Dom. Mar 15th, 2026

Repunte del carbón reactiva posibilidad de fusión entre Glencore y Rio Tinto

Glencore volvió a sacudir el escenario minero global. Su director ejecutivo, Gary Nagle, considera que el reciente repunte del carbón abre una nueva oportunidad para retomar un posible acuerdo con Rio Tinto. La idea apunta a crear el mayor grupo minero del mundo, con mayor presencia en cobre y una plataforma de comercialización de materias primas más robusta.

El planteamiento no surge de una declaración aislada. Durante reuniones recientes con inversionistas en Australia, ejecutivos de Glencore y Rio Tinto volvieron a evaluar el panorama del mercado. En esos encuentros, según inversionistas consultados por Reuters, Nagle expresó optimismo sobre la posibilidad de retomar las conversaciones una vez que expire en agosto la restricción impuesta por el código británico de adquisiciones.

Las negociaciones anteriores se rompieron en febrero, no por falta de lógica industrial, sino por desacuerdos en la valoración de ambas compañías. Rio Tinto concluyó entonces que la operación no ofrecía suficiente valor para sus accionistas, mientras que Glencore sostuvo que el mercado subestimaba tanto su negocio de cobre como su división de comercialización global.

El interés de Glencore por una posible fusión no es reciente. La compañía ya había impulsado acercamientos en años anteriores, incluida una ronda de conversaciones en 2024. Esta persistencia refleja que el proyecto se percibe dentro de la empresa como una estrategia de largo plazo para ganar escala y reposicionarse frente al nuevo ciclo de demanda de cobre.

Desde entonces, el contexto del mercado ha cambiado. Desde inicios de enero, los precios del carbón y las acciones de Glencore avanzaron cerca de 26%, mientras que los títulos de Rio Tinto subieron alrededor de 9%, afectados por un desempeño menos dinámico del hierro. Ese movimiento modificó el equilibrio relativo entre ambas compañías en un eventual grupo combinado.

Con este ajuste, la participación teórica de Glencore en el valor conjunto pasaría de alrededor de 31.5% a cerca de 35%. En una megafusión, incluso pequeñas variaciones en la valoración pueden alterar el reparto accionario, el control corporativo y el relato financiero ante los inversionistas. Aunque la empresa aspiraba inicialmente a una participación cercana al 40%, la brecha ahora parece menor que a comienzos del año.

Otro elemento clave en la ecuación es el brazo comercial de Glencore. Para Rio Tinto, esa red global de trading representa acceso directo a información de mercado, contratos de suministro y capacidad para colocar grandes volúmenes de materias primas en distintos destinos. Pocas compañías mineras combinan operaciones extractivas con una plataforma comercial de ese tamaño.
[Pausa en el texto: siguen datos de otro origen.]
===== config.mk =====
export PLATFORM = sky130hd
export DESIGN_NAME = stc_selftest_ctrl
export DESIGN_NICKNAME = d
export VERILOG_FILES = /design/src/pkg/stc_pkg.sv /design/src/design/stc_selftest_ctrl.sv
export SDC_FILE = /design/constraint.sdc
export NUM_CORES = 1
export LEC_CHECK = 0
export ABC_CLOCK_PERIOD_IN_PS = 2050
export BUFFER_PORTS_ARGS = -buffer_cell sky130_fd_sc_hd__buf_2
export CORE_UTILIZATION = 54
export DETAILED_ROUTE_END_ITERATION = 10
export PLACE_DENSITY = 0.87
export SETUP_SLACK_MARGIN = 0.3
export SLEW_MARGIN = 40
export SYNTH_ARGS = -nofsm -noshare
export SYNTH_HDL_FRONTEND = slang
export SYNTH_SLANG_ARGS = --single-unit

===== constraint.sdc =====
create_clock -name pclk -period 2.05 [get_ports pclk]
set_input_delay 0.41 -clock pclk [delete_from_list [all_inputs] [get_ports pclk]]
set_output_delay 0.41 -clock pclk [all_outputs]
set_load 0.05 [all_outputs]

===== src/pkg/stc_pkg.sv =====
// constants and types of the safety self-test control block
package stc_pkg;
  // ==========================================================
  // register map (byte addresses)
  localparam logic [7:0] OFF_ANA_CTRL = 8'h00;
  localparam logic [7:0] OFF_LOG_CTRL = 8'h04;
  localparam logic [7:0] OFF_ANA_STAT = 8'h08;
  localparam logic [7:0] OFF_LOG_STAT = 8'h0c;
  localparam logic [7:0] OFF_CTL = 8'h10;
  localparam logic [7:0] OFF_DEV = 8'h14;
  localparam logic [7:0] OFF_IRQ_STAT = 8'h18;
  localparam logic [7:0] OFF_IRQ_MASK = 8'h1c;
  // ==========================================================
  // field layouts and reset values
  localparam int ANA_N = 4;
  localparam int LOG_N = 6;
  localparam int LST_W = 7;
  localparam int LOG_RUN = 0;
  localparam int CTL_W = 3;
  localparam int CTL_LOCK = 0;
  localparam int CTL_MASK = 1;
  localparam int CTL_REQ = 2;
  localparam logic [CTL_W-1:0] CTL_RST = 3'h1;
  localparam int CNT_W = 4;
  localparam int DEV_TO = 4;
  localparam int DEV_ST = 5;
  localparam int IRQ_W = 7;
  localparam int IRQ_RUN = 4;
  localparam int IRQ_TO = 5;
  localparam int IRQ_CHK = 6;
  // ==========================================================
  // timing
  localparam int CLK_MHZ = 125;
  localparam int DIAG_TO_US = 100;
  localparam int DIAG_TO_CYC = DIAG_TO_US * CLK_MHZ;
  // ==========================================================
  // types
  typedef enum logic [1:0] {
    ST_DIAG = 2'b00,
    ST_ACTIVE = 2'b01,
    ST_SAFE = 2'b10
  } stc_state_t;
  typedef struct packed {
    logic [ANA_N-1:0] done;
    logic [ANA_N-1:0] fail;
  } stc_ares_t;
  typedef struct packed {
    logic [LOG_N-1:0] done;
    logic [LST_W-1:0] result;
  } stc_lres_t;
endpackage


===== src/design/stc_selftest_ctrl.sv =====
// safety self-test control: registers, test launch, diag state logic
//
// The implementer's own choices: the placing of the registers and the APB interface to the registers.
`timescale 1ns/1ps
// Behaviour
// RULE_01 - control registers accept writes only while the write lock is clear
// RULE_02 - both control registers clear on power-on reset and reset event
// RULE_03 - bits 0..3 launch analog groups 1..4; bits 7..4 read-only
// RULE_04 - group finish sets its done flag, and fail flag on failure
// RULE_05 - analog go bit self-clears unless scheduler runs in active state
// RULE_06 - bit 5 runs the logic-test self-check, results D0 and D2
// RULE_07 - bit 4 runs config crc check, result D6, self-clears
// RULE_08 - bit 3 runs nvm crc check, result D5, self-clears
// RULE_09 - bit 2 checks reset-pin monitor, result D4, self-clears
// RULE_10 - bit 1 checks enable-pin monitor, result D3, self-clears
// RULE_11 - bit 0 runs logic test in any state, results D0 D1
// RULE_12 - logic test started in diag clears leave mask, timer keeps running
// RULE_13 - host sets leave mask again after test to stay in diag
// RULE_14 - logic test in active or safe freezes enable pin until done
// RULE_15 - diag timeout moves to safe, sets flag, bumps error counter
// RULE_16 - diag leaves for active when request is 1 and mask is 0
// RULE_17 - writes while locked are ignored and launch nothing
// RULE_18 - reserved control bits read zero and ignore writes
module stc_selftest_ctrl #(
  parameter int DIAG_TO_CYC = stc_pkg::DIAG_TO_CYC
) (
  // clock and reset
  input wire logic pclk,
  input wire logic presetn,
  // apb slave
  input wire logic psel,
  input wire logic penable,
  input wire logic pwrite,
  input wire logic [7:0] paddr,
  input wire logic [31:0] pwdata,
  output logic [31:0] prdata,
  output logic pready,
  output logic pslverr,
  // device events
  input wire logic dev_reset_event,
  input wire logic fault_event,
  input wire logic sched_en,
  // analog test engine
  output logic [stc_pkg::ANA_N-1:0] ana_go,
  input wire stc_pkg::stc_ares_t ana_res,
  // logic test and check engine
  output logic [stc_pkg::LOG_N-1:0] log_go,
  input wire stc_pkg::stc_lres_t log_res,
  // enable/interrupt pin
  input wire logic en_pin_req,
  output logic enable_interrupt_pin,
  // state and interrupt
  output stc_pkg::stc_state_t device_state,
  output logic irq
);

  // ==========================================================
  // apb access
  localparam logic [31:0] TO_LAST = 32'(DIAG_TO_CYC - 1);
  logic pready_q;
  logic pslverr_q;
  logic [31:0] prdata_q;
  logic [31:0] rdat;
  logic hit;
  logic setup;
  logic wr;
  logic rd;
  logic [stc_pkg::ANA_N-1:0] ana_q;
  logic [stc_pkg::LOG_N-1:0] lbc_q;
  logic [2*stc_pkg::ANA_N-1:0] ast_q;
  logic [stc_pkg::LST_W-1:0] lst_q;
  logic [stc_pkg::CTL_W-1:0] ctl_q;
  logic [stc_pkg::CTL_W-1:0] ctl_d;
  logic [stc_pkg::CNT_W-1:0] cnt_q;
  logic [stc_pkg::IRQ_W-1:0] ist_q;
  logic [stc_pkg::IRQ_W-1:0] imk_q;
  logic [stc_pkg::IRQ_W-1:0] ev;
  logic [31:0] tmr_q;
  logic to_q;
  logic frz_q;
  logic pin_q;
  logic lock;
  logic keep;
  logic wr_ana;
  logic wr_lbc;
  logic start_run;
  logic to_hit;
  stc_pkg::stc_state_t st_q;
  stc_pkg::stc_state_t st_d;

  assign setup = psel & ~penable;
  assign wr = psel & penable & pready_q & pwrite;
  assign rd = psel & penable & pready_q & ~pwrite;
  assign lock = ctl_q[stc_pkg::CTL_LOCK];
  assign wr_ana = wr & ~lock & (paddr == stc_pkg::OFF_ANA_CTRL); // see RULE_01
  assign wr_lbc = wr & ~lock & (paddr == stc_pkg::OFF_LOG_CTRL); // see RULE_17
  assign keep = sched_en & (st_q == stc_pkg::ST_ACTIVE);
  assign start_run = wr_lbc & pwdata[stc_pkg::LOG_RUN]
    & ~lbc_q[stc_pkg::LOG_RUN];
  assign to_hit = (st_q == stc_pkg::ST_DIAG) & (tmr_q == TO_LAST);
  assign pready = pready_q;
  assign pslverr = pslverr_q;
  assign prdata = prdata_q;

  // reserved bits padded with zero
  always_comb begin
    hit = 1'b1;
    rdat = '0;
    unique case (paddr)
      stc_pkg::OFF_ANA_CTRL: rdat[stc_pkg::ANA_N-1:0] = ana_q; // see RULE_18
      stc_pkg::OFF_LOG_CTRL: rdat[stc_pkg::LOG_N-1:0] = lbc_q;
      stc_pkg::OFF_ANA_STAT: rdat[2*stc_pkg::ANA_N-1:0] = ast_q;
      stc_pkg::OFF_LOG_STAT: rdat[stc_pkg::LST_W-1:0] = lst_q;
      stc_pkg::OFF_CTL: rdat[stc_pkg::CTL_W-1:0] = ctl_q;
      stc_pkg::OFF_DEV: rdat[stc_pkg::DEV_ST+1:0] = {st_q, to_q, cnt_q};
      stc_pkg::OFF_IRQ_STAT: rdat[stc_pkg::IRQ_W-1:0] = ist_q;
      stc_pkg::OFF_IRQ_MASK: rdat[stc_pkg::IRQ_W-1:0] = imk_q;
      default: hit = 1'b0;
    endcase
  end

  // one-cycle access phase, data captured in setup
  always_ff @(posedge pclk or negedge presetn) begin
    if (!presetn) begin
      pready_q <= 1'b0;
      pslverr_q <= 1'b0;
      prdata_q <= '0;
    end else begin
      pready_q <= setup;
      if (setup) begin
        pslverr_q <= ~hit;
        prdata_q <= rdat;
      end
    end
  end

  // ==========================================================
  // analog test control and status
  always_ff @(posedge pclk or negedge presetn) begin
    if (!presetn) begin
      ana_q <= '0;
    end else if (dev_reset_event) begin
      ana_q <= '0; // see RULE_02
    end else if (wr_ana) begin
      ana_q <= pwdata[stc_pkg::ANA_N-1:0]; // see RULE_03
    end else begin
      ana_q <= ana_q & ~(ana_res.done & {stc_pkg::ANA_N{~keep}}); // see RULE_05
    end
  end

  // sticky done/fail, cleared by read, set wins
  always_ff @(posedge pclk or negedge presetn) begin
    if (!presetn) begin
      ast_q <= '0;
    end else begin
      ast_q <= (rd && paddr == stc_pkg::OFF_ANA_STAT ? '0 : ast_q)
        | {ana_res.done & ana_res.fail, ana_res.done}; // see RULE_04
    end
  end

  assign ana_go = ana_q;

  // ==========================================================
  // logic test and check control
  always_ff @(posedge pclk or negedge presetn) begin
    if (!presetn) begin
      lbc_q <= '0;
    end else if (dev_reset_event) begin
      lbc_q <= '0; // see RULE_02
    end else if (wr_lbc) begin
      lbc_q <= pwdata[stc_pkg::LOG_N-1:0]; // see RULE_06
    end else begin
      lbc_q <= lbc_q & ~log_res.done; // see RULE_08 RULE_09 RULE_10 RULE_11
    end
  end

  // results of the engine captured on any completion
  always_ff @(posedge pclk or negedge presetn) begin
    if (!presetn) begin
      lst_q <= '0;
    end else if (|log_res.done) begin
      lst_q <= log_res.result; // see RULE_07
    end
  end

  assign log_go = lbc_q;

  // ==========================================================
  // enable/interrupt pin hold during logic test started in active or safe
  always_ff @(posedge pclk or negedge presetn) begin
    if (!presetn) begin
      frz_q <= 1'b0;
    end else if (start_run && st_q != stc_pkg::ST_DIAG) begin
      frz_q <= 1'b1; // see RULE_14
    end else if (!lbc_q[stc_pkg::LOG_RUN]) begin
      frz_q <= 1'b0;
    end
  end

  always_ff @(posedge pclk or negedge presetn) begin
    if (!presetn) begin
      pin_q <= 1'b0;
    end else if (!frz_q) begin
      pin_q <= en_pin_req;
    end
  end

  assign enable_interrupt_pin = pin_q;

  // ==========================================================
  // lock, leave mask and leave request
  always_comb begin
    ctl_d = ctl_q;
    if (wr && paddr == stc_pkg::OFF_CTL) begin
      ctl_d = pwdata[stc_pkg::CTL_W-1:0];
      ctl_d[stc_pkg::CTL_REQ] = pwdata[stc_pkg::CTL_REQ]
        & (st_q == stc_pkg::ST_DIAG);
    end
    if (start_run && st_q == stc_pkg::ST_DIAG) begin
      ctl_d[stc_pkg::CTL_MASK] = 1'b0; // see RULE_12
    end
    if (st_q == stc_pkg::ST_DIAG && st_d != stc_pkg::ST_DIAG) begin
      ctl_d[stc_pkg::CTL_REQ] = 1'b0;
    end
  end

  always_ff @(posedge pclk or negedge presetn) begin
    if (!presetn) begin
      ctl_q <= stc_pkg::CTL_RST;
    end else begin
      ctl_q <= ctl_d;
    end
  end

  // ==========================================================
  // device state
  always_comb begin
    st_d = st_q;
    unique case (st_q)
      stc_pkg::ST_DIAG: begin
        if (to_hit) begin
          st_d = stc_pkg::ST_SAFE; // see RULE_15
        end else if (ctl_q[stc_pkg::CTL_REQ] && !ctl_q[stc_pkg::CTL_MASK]) begin
          st_d = stc_pkg::ST_ACTIVE; // see RULE_16
        end
      end
      stc_pkg::ST_ACTIVE: begin
        if (fault_event) begin
          st_d = stc_pkg::ST_SAFE;
        end
      end
      stc_pkg::ST_SAFE: st_d = stc_pkg::ST_SAFE;
      default: st_d = stc_pkg::ST_SAFE;
    endcase
    if (dev_reset_event) begin
      st_d = stc_pkg::ST_DIAG;
    end
  end

  always_ff @(posedge pclk or negedge presetn) begin
    if (!presetn) begin
      st_q <= stc_pkg::ST_DIAG;
    end else begin
      st_q <= st_d;
    end
  end

  // timer ignores logic test activity
  always_ff @(posedge pclk or negedge presetn) begin
    if (!presetn) begin
      tmr_q <= '0;
    end else if (st_q != stc_pkg::ST_DIAG) begin
      tmr_q <= '0;
    end else begin
      tmr_q <= tmr_q + 32'h1; // see RULE_12
    end
  end

  // timeout flag cleared by read, set wins
  always_ff @(posedge pclk or negedge presetn) begin
    if (!presetn) begin
      to_q <= 1'b0;
    end else begin
      to_q <= (to_q & ~(rd && paddr == stc_pkg::OFF_DEV)) | to_hit;
    end
  end

  always_ff @(posedge pclk or negedge presetn) begin
    if (!presetn) begin
      cnt_q <= '0;
    end else if (st_q != stc_pkg::ST_SAFE && st_d == stc_pkg::ST_SAFE) begin
      cnt_q <= cnt_q + 4'h1; // see RULE_15
    end
  end

  assign device_state = st_q;

  // ==========================================================
  // interrupt status and mask
  assign ev = {|log_res.done[stc_pkg::LOG_N-1:1], to_hit,
    log_res.done[stc_pkg::LOG_RUN], ana_res.done};

  always_ff @(posedge pclk or negedge presetn) begin
    if (!presetn) begin
      ist_q <= '0;
      imk_q <= '0;
    end else begin
      if (wr && paddr == stc_pkg::OFF_IRQ_STAT) begin
        ist_q <= (ist_q & ~pwdata[stc_pkg::IRQ_W-1:0]) | ev;
      end else begin
        ist_q <= ist_q | ev;
      end
      if (wr && paddr == stc_pkg::OFF_IRQ_MASK) begin
        imk_q <= pwdata[stc_pkg::IRQ_W-1:0];
      end
    end
  end

  assign irq = |(ist_q & imk_q);
endmodule


# After elaboration in Yosys (flattened, before gate mapping)
# Index checks and enable logic that the tools add are counted.
# Widths: inputs -> output; s select.
dict set report op_classes {
  n_reduce_logical 21
  eq_ne 12
  bitwise_logic 34
  mux 23
  addsub 2
}
# operator count
set op_table {}
lappend op_table {{$add 32x1->32 const B} 1}
lappend op_table {{$eq 32x14->1 const B} 1}
lappend op_table {{$eq 8x5->1 const B} 4}
lappend op_table {{$mux 32} 1}
lappend op_table {{$pmux 3 s8} 1}
lappend op_table {{$eq 8x4->1 const B} 2}
lappend op_table {{$and 1x1->1} 14}
lappend op_table {{$and 7x7->7} 2}
lappend op_table {{$or 7x7->7} 2}
lappend op_table {{$and 4x4->4} 3}
lappend op_table {{$mux 6} 2}
lappend op_table {{$pmux 2 s6} 1}
lappend op_table {{$logic_and 1x1->1} 10}
lappend op_table {{$eq 8x3->1 const B} 1}
lappend op_table {{$logic_not 8->1} 1}
lappend op_table {{$mux 2} 4}
lappend op_table {{$mux 4} 2}
lappend op_table {{$mux 8} 1}
lappend op_table {{$or 8x8->8} 1}
lappend op_table {{$reduce_bool 2->1} 4}
lappend op_table {{$reduce_or 8->1} 1}
lappend op_table {{$mux 7} 1}
lappend op_table {{$not 1->1} 7}
lappend op_table {{$not 7->7} 1}
lappend op_table {{19 further kinds} 24}
dict set report word_totals {
  inputBits 70
  regBits 93
  out_inout_bits 48
  wordCells 110
}

# Longest topological paths before layout
dict set report logic_depth {
  depth_word 9
  depth_mapped 6
  depth_no_buf 5
}

# Least setup slack after synthesis
# Ideal clock, no wire load.
dict set report synth_path {
  path_type {register to register}
  startpoint {reg pready_q (netlist: pready)}
  endpoint {reg ctl_q[2] in the netlist's numbering}
  arrival_time_ns 2.004
  period_less_slack_ns 2.091
  setup_slack_ns -0.041
  path_stages_with_launch 5
  cell_sequence {dfrtp_1 > nand4_1 > or4_4 > or2_2 > a22oi_1}
}
dict set report synth_between {
  elab_chain_cells 4
}
# element line_no
set synth_lines {}
lappend synth_lines {{start: declaration} stc_selftest_ctrl.sv:60} ;# logic pready_q;
lappend synth_lines {{start signal: assignment} stc_selftest_ctrl.sv:129} ;# pready_q <= setup;
lappend synth_lines {{$and 1x1->1 (2 in a row)} stc_selftest_ctrl.sv:92} ;# assign wr = psel & penable & pready_q & pwrite;
lappend synth_lines {{$logic_and 1x1->1} stc_selftest_ctrl.sv:214} ;# if (wr && paddr == stc_pkg::OFF_CTL) begin
lappend synth_lines {{$reduce_bool 2->1 (no source line)} n/a}
lappend synth_lines {{end signal: assignment} stc_selftest_ctrl.sv:229} ;# ctl_q <= stc_pkg::CTL_RST;
lappend synth_lines {{end signal: assignment} stc_selftest_ctrl.sv:231} ;# ctl_q <= ctl_d;
lappend synth_lines {{end: declaration} stc_selftest_ctrl.sv:72} ;# logic [stc_pkg::CTL_W-1:0] ctl_q;
# No other way between the ends.
# A chain may end at the register's enable or synchronous reset.

# Worst setup path after layout
dict set report layout_path {
  startpoint {reg tmr_q[16]}
  endpoint {reg tmr_q[25]}
}
dict set report layout_between {
  elab_chain_cells 2
}
# element line_no
set layout_lines {}
lappend layout_lines {{start: declaration} stc_selftest_ctrl.sv:78} ;# logic [31:0] tmr_q;
lappend layout_lines {{start signal: assignment} stc_selftest_ctrl.sv:275} ;# tmr_q <= tmr_q + 32'h1;
lappend layout_lines {{$add 32x1->32} stc_selftest_ctrl.sv:275}
lappend layout_lines {{$mux 32} stc_selftest_ctrl.sv:272} ;# end else if (st_q != stc_pkg::ST_DIAG) begin
# No other way between the ends.

==> flow_metrics.env <==
export IMPL_cpPeakStageDelay_ns=0.66
export IMPL_period_minus_slack_ns=2.190
export IMPL_cp_top_family="simple AND/OR/NAND/NOR gates"
export IMPL_synthArstFlopShare_pct=100.0
export IMPL_yosysUniqueCellTypes=60
export IMPL_postLayoutCellArea_sq_um=6608
export IMPL_num_vias=5313
export IMPL_cp_required_ns=2.31
export IMPL_setup_tns_ns=-0.1433
export IMPL_dp_cells=694
export IMPL_cts_root_buf="clkbuf_8"
export IMPL_finalCritPeriodShare_pct=106.8
export IMPL_row_count=34
export IMPL_coreArea_sq_um=8891
export IMPL_synth_area_sq_um=5050
export IMPL_startpoint="tmr_q[16]$_DFF_PN0_"
export IMPL_power_density_nw_per_um2=646.4
export IMPL_grt_max_degree=36
export IMPL_die_w_um=98.71
export IMPL_crit_type="flop to flop"
export IMPL_gp_congestion=0.9250
export IMPL_drtIter0Drc=839
export IMPL_synth_warnings=0
export IMPL_finalWorstSetupSlack_ns=-0.1397
export IMPL_avgViaCountPerCell=6.963
export IMPL_crit_reg2reg_launch="tmr_q[16]$_DFF_PN0_"
export IMPL_rsz0062_at_grt="yes"
export IMPL_peakVddDrop_uv=466.1
export IMPL_slew_violations=0
export IMPL_crit_slowest_cell="or4_4"
export IMPL_fp_dieH_um=98.71
export IMPL_drtAntennaViolNets=0
export IMPL_maxClockFrequency_mhz=456.7
export IMPL_instances_no_fill=763
export IMPL_nNetsFinal=722
export IMPL_fp_dieArea_sq_um=9743
export IMPL_arrival_ns=2.45
export IMPL_synth_edf_count=0
export IMPL_hold_viol_final=19
export IMPL_clk_transition_reported_paths_ns=0.11
export IMPL_grt_pass1_wl_um=25000
export IMPL_dpl_cell_area_sq_um=5660
export IMPL_cap_violations=0
export IMPL_final_common_cell="dfrtp_1"
export IMPL_fillers=514
export IMPL_fin_skew_ns=0.01979
export IMPL_yosysTopAreaCell="dfrtp_1"
export IMPL_routed_wl_um=17970
export IMPL_clkSinkCount=93
export IMPL_gr_usage_all_layers_pct=33.27
export IMPL_gr_total_overflow=0
export IMPL_hpwl_um=9486
export IMPL_clockBufferDepth=2
export IMPL_outcome="complete, but fails checks"
export IMPL_first_pass_iters=5
export IMPL_place_ws_ns=-0.1082
export IMPL_violations="hold timing, setup timing"
export IMPL_p_leak_uw=0.002958
export IMPL_hold_buffers=0
export IMPL_antenna_found_initial=0
export IMPL_cts_made_buffers=9
export IMPL_ioPinCount=118
export IMPL_synth_area_leaders="dfrtp_1 (46%), mux2_2 (4.2%), buf_4 (3.6%)"
export IMPL_seq_area_sq_um=2342
export IMPL_endpoint_kind="flop"
export IMPL_cts_htree_levels=3
export IMPL_area_growth_pct=30.85
export IMPL_drc=0
export IMPL_drive_gt1_share_pct=38.93
export IMPL_ys_flop_type="dfrtp_1"
export IMPL_cts_tree="built"
export IMPL_layout_common_cells="dfrtp_1 (81), buf_4 (74), buf_2 (67), nand2_1 (43), nor2_1 (28)"
export IMPL_synthCells=508
export IMPL_numPortBuffers=68
export IMPL_initial_core_util_pct=56.80
export IMPL_routedWlPerCell_um=23.55
export IMPL_synth_top_cell_area_share_pct=45.59
export IMPL_crit_buf_inv=0
export IMPL_clock_latency_ns=0.38
export IMPL_slew_headroom_pct=45.76
export IMPL_critPathMaxFanout=6
export IMPL_hp_class="input pin to asynchronous set/reset pin"
export IMPL_antenna_cells=0
export IMPL_worst_pin_slew_ns=0.8081
export IMPL_ys_seq_area_share_pct=46.11
export IMPL_synth_area_per_cell_sq_um=9.941
export IMPL_utilization_pct=74.32
export IMPL_synth_seq_cells=93
export IMPL_path_cells="nand4_1 -> or4_4 -> nor4_4 -> mux2i_1"
export IMPL_multi_input_area_sq_um=2819
export IMPL_start_kind="flop"
export IMPL_holdWs_ns=-0.01035
export IMPL_setup_viol=2
export IMPL_grt_pass1_vias=4802
==> synth_stat cells (2+ instances only) <==
cell	instances
a211o_1	2
a21o_1	11
a21oi_1	25
a22o_1	8
a22oi_1	6
a31oi_1	7
a32oi_1	2
and2_1	2
and3_1	5
and4_1	2
buf_1	4
buf_2	4
buf_4	24
clkbuf_1	14
dfrtp_1	92
ha_1	2
inv_1	12
mux2_2	19
mux2i_1	9
mux4_2	5
nand2_1	44
nand2b_1	3
nand3_1	23
nand3b_1	8
nand4_1	12
nor2_1	28
nor2b_1	8
nor3_1	9
nor3_2	2
nor4_1	14
nor4b_1	2
o211ai_1	3
o21ai_0	16
o31ai_1	9
or2_2	6
or3_1	20
or4_1	12
or4_4	3
xnor2_1	4
xor2_1	7
==> path summary, 6_finish.rpt <==
kind                       depth (start not counted)  slack (ns)                     to
max                                                4       -0.14    tmr_q[25]$_DFF_PN0_
min                                                1       -0.01    tmr_q[20]$_DFF_PN0_
max reg2reg                                        4       -0.14    tmr_q[25]$_DFF_PN0_
min reg2reg                                        2        0.48  prdata[7]$_DFFE_PN0P_
max in group asynchronous                          2        1.48   ctl_q[0]$_DFFE_PN1P_
min in group pclk                                  2        0.25     ast_q[7]$_DFF_PN0_
==> power by group <==
part | switching [uW] | internal (uW) | total [uW]
clock | 725 | 574 | 1300
sequential | 115 | 1930 | 2050
combinational | 549 | 378 | 927
==> per-stage QoR <==
stage                     total power (uW)  hold WS, ns
after CTS                             4041     0.007093
final                                 4271     -0.01035
after global routing                  4392      0.02859
after detailed placement              2721       0.3967
after floorplan                       2520       0.1144
after global placement                2685       0.3939
==> what timing repair did <==
action | CTS | global route
endpoints found under the hold margin | 0 | 0
resized for setup | 25 | 55
pin swaps | 11 | 29
setup endpoints to repair | 22 | 32
buffers inserted | 29 | 23
gates cloned | 0 | 1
El trasfondo estratégico de todo el proceso es el cobre. Glencore ha insistido en que su crecimiento futuro estará centrado en este metal, con el objetivo de producir más de un millón de toneladas anuales hacia 2028 y aspirar a 1.6 millones de toneladas para 2035. Rio Tinto, por su parte, aportaría escala operativa y una base diversificada en hierro, aluminio, litio y cobre.

El interés en el cobre responde a su creciente importancia para la transición energética. La International Energy Agency considera a este metal como uno de los minerales críticos para la electrificación, el desarrollo de redes eléctricas y la expansión de infraestructura tecnológica, incluidos los centros de datos. Una compañía con mayor tamaño y capacidad financiera podría acelerar proyectos complejos que requieren grandes inversiones y largos plazos de desarrollo.

Sin embargo, el carbón sigue siendo el principal obstáculo para un acuerdo. Rio Tinto abandonó este negocio en 2018 y vendió sus últimos activos australianos por unos 3,950 millones de dólares, parte de los cuales terminaron precisamente en manos de Glencore. Reincorporar carbón a su portafolio supondría un cambio estratégico difícil de justificar para muchos de sus accionistas.

A esta tensión se suman preocupaciones sobre gobierno corporativo. A inicios de año, varios fondos australianos enviaron una carta al directorio de Rio Tinto expresando inquietudes sobre el historial de investigaciones por corrupción que ha enfrentado Glencore. Este tipo de factores puede complicar cualquier megafusión, especialmente cuando intervienen inversionistas institucionales con fuertes exigencias de gobernanza.

Por ahora, la posibilidad de un acuerdo permanece en pausa. Las reglas del mercado británico impiden retomar formalmente las negociaciones antes de agosto, salvo circunstancias especiales. Aun así, el tema sigue abierto: Glencore confía en que el mercado puede acercar posiciones, mientras que Rio Tinto aún no ha mostrado señales claras de querer volver a la mesa de negociación.